- **TASK PROMPT**
Take the lines below beginning at the line that has "nand2_1 | 31 | 31" and stopping after the line that has "routing by layer", and print them exactly as they are, with no other lines.

(Stored data)
● ● ● ● ● ● ●
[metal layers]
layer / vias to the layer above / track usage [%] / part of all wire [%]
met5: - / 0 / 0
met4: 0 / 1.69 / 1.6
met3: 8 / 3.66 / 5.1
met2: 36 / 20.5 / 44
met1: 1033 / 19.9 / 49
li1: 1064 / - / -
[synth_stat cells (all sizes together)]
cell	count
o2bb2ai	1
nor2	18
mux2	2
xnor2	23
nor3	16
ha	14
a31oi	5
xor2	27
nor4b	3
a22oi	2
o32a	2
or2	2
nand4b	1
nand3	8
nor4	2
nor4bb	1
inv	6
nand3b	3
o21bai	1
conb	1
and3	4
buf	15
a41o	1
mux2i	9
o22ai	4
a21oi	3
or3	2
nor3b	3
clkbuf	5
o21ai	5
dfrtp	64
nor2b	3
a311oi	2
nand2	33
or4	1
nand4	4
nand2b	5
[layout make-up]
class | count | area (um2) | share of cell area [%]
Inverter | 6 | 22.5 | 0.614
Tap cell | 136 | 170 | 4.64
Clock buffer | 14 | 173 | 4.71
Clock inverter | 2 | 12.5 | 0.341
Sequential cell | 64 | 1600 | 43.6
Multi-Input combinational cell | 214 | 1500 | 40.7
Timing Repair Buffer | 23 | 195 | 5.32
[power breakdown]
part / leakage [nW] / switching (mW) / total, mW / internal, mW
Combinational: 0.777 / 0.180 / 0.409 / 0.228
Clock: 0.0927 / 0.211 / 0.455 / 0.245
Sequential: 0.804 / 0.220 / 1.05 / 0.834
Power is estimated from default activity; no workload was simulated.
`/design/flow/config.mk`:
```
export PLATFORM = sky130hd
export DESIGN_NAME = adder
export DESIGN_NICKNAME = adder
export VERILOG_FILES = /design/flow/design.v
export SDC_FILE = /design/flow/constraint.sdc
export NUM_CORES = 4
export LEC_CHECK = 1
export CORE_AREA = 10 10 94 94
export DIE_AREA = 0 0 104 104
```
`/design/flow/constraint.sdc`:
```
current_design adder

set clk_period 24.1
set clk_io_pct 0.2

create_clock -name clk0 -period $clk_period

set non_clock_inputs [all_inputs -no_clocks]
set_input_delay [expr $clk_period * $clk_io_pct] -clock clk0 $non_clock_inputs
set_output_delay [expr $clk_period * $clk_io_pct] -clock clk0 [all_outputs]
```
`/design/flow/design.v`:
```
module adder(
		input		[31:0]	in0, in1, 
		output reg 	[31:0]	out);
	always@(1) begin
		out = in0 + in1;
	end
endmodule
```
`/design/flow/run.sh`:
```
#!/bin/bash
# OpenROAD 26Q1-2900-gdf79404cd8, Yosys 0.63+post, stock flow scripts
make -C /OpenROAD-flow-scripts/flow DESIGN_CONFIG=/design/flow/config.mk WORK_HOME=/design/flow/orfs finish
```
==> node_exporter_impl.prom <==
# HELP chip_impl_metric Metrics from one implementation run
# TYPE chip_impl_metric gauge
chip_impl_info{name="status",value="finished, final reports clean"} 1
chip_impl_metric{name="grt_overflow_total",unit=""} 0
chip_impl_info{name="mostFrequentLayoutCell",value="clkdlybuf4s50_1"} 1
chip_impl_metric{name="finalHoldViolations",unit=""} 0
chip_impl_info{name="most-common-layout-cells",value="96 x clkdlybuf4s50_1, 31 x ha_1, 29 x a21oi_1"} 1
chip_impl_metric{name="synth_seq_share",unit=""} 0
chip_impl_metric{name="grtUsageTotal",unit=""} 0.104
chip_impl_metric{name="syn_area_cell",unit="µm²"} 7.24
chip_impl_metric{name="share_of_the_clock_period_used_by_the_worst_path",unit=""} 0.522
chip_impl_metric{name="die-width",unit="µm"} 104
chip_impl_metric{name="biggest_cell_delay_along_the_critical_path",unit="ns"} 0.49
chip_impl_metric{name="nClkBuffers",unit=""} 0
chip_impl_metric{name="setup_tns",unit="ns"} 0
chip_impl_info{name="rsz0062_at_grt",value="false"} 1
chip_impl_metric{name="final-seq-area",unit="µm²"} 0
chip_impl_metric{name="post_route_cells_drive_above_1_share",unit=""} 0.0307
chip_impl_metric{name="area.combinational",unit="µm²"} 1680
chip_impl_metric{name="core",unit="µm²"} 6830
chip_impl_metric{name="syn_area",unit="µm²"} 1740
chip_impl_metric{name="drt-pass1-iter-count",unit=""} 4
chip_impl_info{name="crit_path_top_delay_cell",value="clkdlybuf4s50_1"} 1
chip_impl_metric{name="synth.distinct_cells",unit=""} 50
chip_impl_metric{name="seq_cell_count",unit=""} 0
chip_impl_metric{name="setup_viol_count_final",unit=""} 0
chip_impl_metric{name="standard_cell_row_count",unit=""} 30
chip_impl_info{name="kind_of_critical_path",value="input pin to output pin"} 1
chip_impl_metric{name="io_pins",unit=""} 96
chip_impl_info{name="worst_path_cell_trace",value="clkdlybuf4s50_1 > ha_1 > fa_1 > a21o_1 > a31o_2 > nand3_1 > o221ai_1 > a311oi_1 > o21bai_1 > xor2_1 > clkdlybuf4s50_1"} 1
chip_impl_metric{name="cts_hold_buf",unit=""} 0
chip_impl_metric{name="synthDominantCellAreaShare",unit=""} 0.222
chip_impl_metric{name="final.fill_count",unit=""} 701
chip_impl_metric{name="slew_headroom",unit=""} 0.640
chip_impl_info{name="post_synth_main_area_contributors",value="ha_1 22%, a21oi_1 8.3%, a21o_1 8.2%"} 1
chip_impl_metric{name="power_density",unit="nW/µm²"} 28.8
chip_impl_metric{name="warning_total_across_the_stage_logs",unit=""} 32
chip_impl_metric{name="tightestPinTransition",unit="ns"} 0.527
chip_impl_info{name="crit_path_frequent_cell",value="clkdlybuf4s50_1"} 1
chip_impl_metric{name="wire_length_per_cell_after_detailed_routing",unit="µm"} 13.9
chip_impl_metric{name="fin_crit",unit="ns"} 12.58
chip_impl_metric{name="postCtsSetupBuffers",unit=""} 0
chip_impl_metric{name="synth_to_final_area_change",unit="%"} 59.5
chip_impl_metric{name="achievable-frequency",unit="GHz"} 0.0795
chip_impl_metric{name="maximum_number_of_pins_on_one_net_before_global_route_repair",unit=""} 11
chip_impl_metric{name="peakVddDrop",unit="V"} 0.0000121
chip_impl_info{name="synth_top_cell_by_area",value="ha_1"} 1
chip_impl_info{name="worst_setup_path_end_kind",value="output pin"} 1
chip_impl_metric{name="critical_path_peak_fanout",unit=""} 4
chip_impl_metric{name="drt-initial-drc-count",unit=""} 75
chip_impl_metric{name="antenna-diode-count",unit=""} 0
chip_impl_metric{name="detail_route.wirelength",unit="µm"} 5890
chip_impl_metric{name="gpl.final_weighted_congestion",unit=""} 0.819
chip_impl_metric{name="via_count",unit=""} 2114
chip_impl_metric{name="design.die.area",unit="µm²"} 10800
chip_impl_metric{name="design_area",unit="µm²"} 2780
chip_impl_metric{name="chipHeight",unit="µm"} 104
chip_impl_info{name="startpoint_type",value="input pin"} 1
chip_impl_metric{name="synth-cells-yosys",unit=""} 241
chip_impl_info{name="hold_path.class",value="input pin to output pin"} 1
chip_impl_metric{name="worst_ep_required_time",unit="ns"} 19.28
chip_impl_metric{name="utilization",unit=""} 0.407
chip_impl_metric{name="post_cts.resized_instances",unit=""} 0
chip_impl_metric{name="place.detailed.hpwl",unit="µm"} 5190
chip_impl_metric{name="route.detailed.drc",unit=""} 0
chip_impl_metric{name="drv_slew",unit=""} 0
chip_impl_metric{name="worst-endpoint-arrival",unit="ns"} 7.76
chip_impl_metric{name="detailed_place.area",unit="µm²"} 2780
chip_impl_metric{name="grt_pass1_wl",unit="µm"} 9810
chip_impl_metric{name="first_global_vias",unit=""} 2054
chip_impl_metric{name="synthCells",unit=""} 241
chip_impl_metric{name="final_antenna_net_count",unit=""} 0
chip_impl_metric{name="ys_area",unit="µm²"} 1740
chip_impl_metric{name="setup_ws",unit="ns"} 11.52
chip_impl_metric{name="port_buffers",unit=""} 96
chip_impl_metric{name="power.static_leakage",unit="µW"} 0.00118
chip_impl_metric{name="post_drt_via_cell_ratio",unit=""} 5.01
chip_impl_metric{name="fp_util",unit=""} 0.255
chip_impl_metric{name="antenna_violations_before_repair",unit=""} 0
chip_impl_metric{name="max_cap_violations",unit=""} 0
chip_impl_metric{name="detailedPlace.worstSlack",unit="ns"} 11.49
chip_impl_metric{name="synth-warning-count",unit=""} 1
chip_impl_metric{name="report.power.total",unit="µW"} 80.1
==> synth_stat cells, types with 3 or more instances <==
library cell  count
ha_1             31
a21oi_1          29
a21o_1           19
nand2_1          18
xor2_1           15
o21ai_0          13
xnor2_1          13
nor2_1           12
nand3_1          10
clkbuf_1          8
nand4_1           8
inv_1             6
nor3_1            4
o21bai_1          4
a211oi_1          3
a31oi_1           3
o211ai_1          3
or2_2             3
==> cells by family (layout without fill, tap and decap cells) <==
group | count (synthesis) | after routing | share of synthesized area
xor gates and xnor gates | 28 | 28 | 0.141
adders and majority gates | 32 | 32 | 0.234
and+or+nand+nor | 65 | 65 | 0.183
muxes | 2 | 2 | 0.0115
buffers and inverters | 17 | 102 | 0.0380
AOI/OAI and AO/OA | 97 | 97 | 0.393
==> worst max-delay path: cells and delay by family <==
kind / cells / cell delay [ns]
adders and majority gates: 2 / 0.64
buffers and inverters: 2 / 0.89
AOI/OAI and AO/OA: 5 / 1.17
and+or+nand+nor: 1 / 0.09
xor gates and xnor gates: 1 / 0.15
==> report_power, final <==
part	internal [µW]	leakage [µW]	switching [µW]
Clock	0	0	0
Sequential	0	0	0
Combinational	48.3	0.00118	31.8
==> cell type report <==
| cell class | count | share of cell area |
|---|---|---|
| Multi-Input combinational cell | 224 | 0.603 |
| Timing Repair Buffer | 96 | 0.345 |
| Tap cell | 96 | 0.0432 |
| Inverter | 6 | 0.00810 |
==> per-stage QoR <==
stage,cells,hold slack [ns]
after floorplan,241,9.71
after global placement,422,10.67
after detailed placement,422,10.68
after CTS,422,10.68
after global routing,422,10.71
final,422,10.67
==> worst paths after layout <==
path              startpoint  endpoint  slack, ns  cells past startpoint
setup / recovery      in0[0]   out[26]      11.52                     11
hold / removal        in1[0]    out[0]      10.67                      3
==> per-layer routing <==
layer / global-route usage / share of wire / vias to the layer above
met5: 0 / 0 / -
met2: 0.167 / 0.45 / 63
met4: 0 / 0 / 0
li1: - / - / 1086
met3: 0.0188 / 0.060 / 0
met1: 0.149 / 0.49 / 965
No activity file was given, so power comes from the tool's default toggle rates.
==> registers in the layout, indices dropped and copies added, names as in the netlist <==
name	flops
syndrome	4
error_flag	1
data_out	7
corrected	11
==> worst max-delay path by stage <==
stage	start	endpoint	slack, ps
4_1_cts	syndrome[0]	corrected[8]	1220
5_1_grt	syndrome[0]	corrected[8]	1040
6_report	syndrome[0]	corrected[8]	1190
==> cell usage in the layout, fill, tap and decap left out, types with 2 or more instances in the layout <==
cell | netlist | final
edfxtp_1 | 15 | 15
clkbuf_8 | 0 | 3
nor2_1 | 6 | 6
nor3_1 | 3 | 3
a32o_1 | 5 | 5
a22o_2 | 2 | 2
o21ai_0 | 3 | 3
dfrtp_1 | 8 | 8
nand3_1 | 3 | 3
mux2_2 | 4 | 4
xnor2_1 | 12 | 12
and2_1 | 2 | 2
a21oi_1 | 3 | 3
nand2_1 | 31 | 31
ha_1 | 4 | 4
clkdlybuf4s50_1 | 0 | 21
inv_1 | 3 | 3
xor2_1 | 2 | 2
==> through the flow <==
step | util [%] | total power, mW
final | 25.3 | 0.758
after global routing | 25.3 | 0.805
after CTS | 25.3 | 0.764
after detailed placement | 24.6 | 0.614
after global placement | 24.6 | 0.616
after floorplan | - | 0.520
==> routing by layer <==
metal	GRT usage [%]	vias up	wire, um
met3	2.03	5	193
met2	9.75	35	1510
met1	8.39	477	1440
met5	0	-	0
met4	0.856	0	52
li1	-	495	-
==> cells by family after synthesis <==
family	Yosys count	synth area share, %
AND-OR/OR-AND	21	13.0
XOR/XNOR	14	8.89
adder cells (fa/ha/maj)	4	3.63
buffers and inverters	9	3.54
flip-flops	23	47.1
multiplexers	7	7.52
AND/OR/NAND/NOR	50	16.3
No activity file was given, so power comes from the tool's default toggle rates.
● ● ● ● ● ● ●
- **SOLUTION FOR THIS EXERCISE**
nand2_1 | 31 | 31
ha_1 | 4 | 4
clkdlybuf4s50_1 | 0 | 21
inv_1 | 3 | 3
xor2_1 | 2 | 2
==> through the flow <==
step | util [%] | total power, mW
final | 25.3 | 0.758
after global routing | 25.3 | 0.805
after CTS | 25.3 | 0.764
after detailed placement | 24.6 | 0.614
after global placement | 24.6 | 0.616
after floorplan | - | 0.520
==> routing by layer <==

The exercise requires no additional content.